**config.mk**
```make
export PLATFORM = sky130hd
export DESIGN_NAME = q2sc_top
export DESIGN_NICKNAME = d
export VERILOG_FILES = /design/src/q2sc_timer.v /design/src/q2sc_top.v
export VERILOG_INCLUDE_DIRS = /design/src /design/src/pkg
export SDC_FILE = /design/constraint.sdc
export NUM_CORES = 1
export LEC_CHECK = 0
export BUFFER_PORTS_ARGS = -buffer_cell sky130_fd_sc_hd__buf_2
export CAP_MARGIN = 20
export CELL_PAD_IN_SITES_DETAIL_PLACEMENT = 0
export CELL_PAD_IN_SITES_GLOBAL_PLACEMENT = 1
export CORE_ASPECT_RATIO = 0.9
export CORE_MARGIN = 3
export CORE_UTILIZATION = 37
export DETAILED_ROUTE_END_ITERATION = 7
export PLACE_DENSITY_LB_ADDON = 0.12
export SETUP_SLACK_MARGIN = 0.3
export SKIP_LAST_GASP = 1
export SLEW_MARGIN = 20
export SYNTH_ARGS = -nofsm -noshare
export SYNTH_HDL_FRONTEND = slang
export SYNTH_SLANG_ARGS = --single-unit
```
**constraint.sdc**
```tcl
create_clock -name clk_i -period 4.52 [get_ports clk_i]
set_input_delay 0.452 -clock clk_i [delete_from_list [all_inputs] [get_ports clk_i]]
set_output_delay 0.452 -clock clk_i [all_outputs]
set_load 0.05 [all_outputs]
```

---

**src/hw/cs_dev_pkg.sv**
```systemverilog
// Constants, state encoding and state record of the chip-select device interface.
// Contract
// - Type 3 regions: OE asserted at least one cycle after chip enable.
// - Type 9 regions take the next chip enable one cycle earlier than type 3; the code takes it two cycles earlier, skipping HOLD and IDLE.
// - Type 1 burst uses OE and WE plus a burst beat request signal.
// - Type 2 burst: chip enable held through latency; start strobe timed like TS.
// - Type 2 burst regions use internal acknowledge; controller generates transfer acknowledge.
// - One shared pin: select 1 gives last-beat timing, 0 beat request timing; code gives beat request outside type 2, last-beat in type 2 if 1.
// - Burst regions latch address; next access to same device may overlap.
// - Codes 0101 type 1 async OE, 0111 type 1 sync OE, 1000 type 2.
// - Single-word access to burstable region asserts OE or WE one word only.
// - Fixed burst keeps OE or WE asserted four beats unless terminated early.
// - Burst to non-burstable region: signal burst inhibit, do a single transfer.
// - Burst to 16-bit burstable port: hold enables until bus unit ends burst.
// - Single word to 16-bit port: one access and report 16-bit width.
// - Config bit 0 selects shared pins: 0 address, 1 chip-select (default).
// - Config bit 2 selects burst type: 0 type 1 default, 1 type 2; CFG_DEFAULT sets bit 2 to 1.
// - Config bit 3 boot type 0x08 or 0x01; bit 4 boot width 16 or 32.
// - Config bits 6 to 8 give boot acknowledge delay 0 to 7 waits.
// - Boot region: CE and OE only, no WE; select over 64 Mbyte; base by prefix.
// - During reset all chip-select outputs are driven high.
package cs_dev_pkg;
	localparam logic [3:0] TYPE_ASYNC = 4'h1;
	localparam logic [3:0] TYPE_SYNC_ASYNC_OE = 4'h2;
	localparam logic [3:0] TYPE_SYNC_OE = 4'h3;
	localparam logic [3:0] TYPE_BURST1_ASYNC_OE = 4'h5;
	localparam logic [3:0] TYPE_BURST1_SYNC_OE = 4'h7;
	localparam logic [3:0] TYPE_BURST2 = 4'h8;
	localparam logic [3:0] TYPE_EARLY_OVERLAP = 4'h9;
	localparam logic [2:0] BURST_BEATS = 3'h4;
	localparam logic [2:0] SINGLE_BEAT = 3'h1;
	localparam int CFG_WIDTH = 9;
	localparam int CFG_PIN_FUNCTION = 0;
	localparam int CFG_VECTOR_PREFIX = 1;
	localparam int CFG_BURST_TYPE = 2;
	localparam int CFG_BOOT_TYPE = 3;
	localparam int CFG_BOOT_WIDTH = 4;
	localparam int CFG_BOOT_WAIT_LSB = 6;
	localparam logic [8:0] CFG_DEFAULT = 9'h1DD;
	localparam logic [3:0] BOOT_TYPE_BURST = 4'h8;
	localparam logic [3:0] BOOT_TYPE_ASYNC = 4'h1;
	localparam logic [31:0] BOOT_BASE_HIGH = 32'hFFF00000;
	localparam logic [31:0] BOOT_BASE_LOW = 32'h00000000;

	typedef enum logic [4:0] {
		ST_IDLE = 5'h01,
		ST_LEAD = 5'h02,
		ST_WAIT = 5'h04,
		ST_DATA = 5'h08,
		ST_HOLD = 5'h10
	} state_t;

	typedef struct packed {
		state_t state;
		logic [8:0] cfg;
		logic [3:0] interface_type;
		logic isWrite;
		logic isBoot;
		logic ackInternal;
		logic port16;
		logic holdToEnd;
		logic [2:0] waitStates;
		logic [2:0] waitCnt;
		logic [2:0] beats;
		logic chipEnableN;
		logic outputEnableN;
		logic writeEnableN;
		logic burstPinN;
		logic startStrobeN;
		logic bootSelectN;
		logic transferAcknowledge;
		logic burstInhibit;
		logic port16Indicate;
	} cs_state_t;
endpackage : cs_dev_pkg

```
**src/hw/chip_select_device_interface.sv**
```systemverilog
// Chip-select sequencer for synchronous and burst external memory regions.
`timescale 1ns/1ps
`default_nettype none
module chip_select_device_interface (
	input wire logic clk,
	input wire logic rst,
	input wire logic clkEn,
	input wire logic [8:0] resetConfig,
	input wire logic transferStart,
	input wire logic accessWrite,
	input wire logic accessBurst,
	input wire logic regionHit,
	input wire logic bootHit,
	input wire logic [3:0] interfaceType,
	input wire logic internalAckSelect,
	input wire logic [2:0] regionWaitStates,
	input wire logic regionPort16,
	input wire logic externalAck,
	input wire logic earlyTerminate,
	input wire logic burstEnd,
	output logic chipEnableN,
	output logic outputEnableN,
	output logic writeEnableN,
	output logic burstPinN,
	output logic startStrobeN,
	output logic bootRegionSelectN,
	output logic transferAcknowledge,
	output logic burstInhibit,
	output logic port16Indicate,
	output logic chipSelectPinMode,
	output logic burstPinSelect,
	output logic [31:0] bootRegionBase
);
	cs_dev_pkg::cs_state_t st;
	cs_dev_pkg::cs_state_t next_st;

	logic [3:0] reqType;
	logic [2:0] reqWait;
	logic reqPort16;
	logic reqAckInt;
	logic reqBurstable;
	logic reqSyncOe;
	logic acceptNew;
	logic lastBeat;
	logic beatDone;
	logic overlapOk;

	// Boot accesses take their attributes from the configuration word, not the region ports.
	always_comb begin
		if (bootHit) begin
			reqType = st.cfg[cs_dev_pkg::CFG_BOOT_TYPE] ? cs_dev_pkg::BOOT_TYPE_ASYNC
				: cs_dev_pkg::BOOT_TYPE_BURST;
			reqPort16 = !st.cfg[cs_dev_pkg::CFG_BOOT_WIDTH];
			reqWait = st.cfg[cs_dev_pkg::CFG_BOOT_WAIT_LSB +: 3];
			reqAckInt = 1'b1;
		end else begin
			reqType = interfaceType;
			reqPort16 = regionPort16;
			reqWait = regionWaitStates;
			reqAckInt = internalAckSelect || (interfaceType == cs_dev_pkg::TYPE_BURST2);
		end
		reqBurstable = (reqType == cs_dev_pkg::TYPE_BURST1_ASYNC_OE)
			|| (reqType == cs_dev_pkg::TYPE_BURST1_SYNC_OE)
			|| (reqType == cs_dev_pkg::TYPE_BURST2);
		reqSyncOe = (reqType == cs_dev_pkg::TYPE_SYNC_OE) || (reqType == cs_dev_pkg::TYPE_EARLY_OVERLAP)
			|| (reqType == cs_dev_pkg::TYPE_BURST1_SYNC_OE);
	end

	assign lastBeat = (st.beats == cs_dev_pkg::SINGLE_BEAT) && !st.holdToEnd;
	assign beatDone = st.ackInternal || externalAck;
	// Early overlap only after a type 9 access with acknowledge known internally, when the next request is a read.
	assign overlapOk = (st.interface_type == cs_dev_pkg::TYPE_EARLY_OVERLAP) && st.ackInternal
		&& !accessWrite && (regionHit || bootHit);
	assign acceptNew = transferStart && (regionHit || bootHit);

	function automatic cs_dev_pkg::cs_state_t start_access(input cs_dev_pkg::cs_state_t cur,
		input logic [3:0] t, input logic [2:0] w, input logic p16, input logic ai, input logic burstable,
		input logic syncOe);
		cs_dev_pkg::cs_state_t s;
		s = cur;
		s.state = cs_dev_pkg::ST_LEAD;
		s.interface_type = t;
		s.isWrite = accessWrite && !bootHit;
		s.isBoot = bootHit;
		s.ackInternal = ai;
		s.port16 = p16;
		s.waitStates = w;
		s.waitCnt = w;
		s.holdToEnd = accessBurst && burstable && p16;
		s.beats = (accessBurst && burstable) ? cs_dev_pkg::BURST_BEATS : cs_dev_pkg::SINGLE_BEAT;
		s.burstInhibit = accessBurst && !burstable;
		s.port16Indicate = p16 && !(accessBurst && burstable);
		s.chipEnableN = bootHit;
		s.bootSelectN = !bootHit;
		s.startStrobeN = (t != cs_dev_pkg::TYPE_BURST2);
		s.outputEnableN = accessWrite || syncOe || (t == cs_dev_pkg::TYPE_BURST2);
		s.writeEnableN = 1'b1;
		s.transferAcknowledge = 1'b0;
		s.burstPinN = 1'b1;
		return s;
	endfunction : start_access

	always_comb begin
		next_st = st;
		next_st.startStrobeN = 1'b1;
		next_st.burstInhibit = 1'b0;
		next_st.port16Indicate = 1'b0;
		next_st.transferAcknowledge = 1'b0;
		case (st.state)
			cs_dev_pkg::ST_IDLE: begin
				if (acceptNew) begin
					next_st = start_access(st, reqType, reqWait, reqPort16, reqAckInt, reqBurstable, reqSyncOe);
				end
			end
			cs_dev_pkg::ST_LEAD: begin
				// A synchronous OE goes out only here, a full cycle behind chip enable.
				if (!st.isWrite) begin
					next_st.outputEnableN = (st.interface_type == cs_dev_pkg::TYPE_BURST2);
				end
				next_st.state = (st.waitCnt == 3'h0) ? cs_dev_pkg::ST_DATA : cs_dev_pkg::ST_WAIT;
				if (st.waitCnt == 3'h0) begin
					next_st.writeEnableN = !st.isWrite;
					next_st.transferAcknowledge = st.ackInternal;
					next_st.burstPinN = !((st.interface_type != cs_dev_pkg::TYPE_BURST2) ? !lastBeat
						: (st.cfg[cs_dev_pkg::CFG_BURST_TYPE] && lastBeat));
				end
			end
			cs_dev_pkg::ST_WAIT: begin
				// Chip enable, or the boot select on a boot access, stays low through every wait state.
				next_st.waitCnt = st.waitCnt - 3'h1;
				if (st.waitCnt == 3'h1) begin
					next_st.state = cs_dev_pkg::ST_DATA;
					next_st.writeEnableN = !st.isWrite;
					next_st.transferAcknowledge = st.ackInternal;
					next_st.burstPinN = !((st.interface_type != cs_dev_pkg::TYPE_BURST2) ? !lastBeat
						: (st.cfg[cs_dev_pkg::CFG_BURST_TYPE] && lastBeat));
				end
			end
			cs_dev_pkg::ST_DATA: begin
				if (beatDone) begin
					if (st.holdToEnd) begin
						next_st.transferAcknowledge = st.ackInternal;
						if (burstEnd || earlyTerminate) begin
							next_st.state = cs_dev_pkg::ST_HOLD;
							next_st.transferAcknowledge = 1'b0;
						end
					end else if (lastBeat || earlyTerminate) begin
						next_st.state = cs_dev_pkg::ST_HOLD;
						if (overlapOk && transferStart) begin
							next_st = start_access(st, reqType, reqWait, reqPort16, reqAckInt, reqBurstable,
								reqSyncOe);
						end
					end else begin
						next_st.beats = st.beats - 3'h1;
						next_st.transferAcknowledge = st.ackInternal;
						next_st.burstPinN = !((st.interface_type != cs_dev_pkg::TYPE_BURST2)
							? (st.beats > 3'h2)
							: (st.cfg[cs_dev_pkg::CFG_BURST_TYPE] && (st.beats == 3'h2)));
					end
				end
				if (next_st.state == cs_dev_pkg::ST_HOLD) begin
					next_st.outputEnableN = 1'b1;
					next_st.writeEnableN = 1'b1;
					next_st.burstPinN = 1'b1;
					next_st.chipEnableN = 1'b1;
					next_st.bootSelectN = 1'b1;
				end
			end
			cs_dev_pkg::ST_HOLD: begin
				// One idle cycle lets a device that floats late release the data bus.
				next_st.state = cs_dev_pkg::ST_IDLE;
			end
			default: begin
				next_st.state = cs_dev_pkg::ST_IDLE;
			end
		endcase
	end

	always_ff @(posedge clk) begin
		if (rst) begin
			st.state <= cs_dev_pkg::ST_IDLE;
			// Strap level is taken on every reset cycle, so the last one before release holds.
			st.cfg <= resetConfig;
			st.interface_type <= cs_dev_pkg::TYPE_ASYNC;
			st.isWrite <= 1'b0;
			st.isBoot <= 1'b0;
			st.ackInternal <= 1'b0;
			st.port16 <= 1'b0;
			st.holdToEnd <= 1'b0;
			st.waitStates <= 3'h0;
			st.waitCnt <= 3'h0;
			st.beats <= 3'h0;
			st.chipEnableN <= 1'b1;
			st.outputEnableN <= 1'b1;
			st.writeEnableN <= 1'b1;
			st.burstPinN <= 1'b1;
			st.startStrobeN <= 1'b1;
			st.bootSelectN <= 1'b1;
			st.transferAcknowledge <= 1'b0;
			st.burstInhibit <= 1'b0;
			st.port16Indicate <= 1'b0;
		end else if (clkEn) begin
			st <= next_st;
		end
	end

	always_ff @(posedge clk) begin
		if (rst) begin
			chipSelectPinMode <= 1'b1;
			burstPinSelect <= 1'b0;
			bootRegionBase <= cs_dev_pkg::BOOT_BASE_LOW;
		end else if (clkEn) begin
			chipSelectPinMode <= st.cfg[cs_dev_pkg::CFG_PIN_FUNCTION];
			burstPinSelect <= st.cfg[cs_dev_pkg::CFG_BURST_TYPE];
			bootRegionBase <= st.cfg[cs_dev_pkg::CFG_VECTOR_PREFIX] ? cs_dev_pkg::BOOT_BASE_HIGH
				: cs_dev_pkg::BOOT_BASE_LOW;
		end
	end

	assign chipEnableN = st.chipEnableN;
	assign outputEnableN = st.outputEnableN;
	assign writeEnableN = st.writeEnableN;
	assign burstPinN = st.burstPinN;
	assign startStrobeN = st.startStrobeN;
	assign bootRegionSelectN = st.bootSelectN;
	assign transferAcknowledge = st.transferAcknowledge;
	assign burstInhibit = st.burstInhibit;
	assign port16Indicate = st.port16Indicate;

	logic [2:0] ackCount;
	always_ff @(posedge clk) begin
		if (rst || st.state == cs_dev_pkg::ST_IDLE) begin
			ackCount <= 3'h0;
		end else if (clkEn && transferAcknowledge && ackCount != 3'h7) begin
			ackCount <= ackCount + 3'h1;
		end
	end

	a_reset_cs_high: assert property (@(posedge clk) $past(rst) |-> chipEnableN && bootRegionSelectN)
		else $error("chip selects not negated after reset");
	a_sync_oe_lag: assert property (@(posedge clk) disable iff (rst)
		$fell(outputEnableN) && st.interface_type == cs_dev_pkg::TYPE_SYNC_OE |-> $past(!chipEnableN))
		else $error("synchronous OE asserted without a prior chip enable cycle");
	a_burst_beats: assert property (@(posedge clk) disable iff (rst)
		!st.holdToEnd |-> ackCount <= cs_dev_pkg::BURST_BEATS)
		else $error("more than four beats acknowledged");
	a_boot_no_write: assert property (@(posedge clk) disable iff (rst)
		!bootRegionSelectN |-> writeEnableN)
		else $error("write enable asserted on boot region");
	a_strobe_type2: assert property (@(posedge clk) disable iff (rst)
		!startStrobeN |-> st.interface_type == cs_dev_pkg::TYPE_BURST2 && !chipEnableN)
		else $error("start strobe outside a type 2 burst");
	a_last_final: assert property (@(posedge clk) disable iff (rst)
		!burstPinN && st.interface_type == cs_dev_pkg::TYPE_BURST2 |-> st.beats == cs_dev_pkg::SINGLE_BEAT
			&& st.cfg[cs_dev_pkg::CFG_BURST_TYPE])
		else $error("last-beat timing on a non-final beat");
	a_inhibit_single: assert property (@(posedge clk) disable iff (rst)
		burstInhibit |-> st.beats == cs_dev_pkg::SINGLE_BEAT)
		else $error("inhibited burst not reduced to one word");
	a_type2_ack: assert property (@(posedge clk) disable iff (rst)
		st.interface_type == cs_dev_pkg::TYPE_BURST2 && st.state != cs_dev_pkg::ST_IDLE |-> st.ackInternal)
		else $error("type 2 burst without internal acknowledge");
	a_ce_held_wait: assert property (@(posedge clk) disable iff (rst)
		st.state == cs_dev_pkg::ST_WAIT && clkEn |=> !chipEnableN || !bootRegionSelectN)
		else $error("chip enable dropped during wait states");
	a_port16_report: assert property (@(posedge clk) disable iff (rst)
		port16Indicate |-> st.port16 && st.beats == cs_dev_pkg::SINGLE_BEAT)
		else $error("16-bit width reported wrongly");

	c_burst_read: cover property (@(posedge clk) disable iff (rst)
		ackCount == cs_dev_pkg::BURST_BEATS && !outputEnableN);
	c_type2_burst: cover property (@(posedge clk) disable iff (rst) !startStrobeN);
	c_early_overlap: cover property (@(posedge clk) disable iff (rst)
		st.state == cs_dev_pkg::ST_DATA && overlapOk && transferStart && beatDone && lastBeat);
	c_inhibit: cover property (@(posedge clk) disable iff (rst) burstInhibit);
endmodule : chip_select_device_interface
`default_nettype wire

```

WHAT IS BEING ASKED
How many lines of the data include the word "without"? Reply with the number and nothing else.

EXERCISE ANSWER
2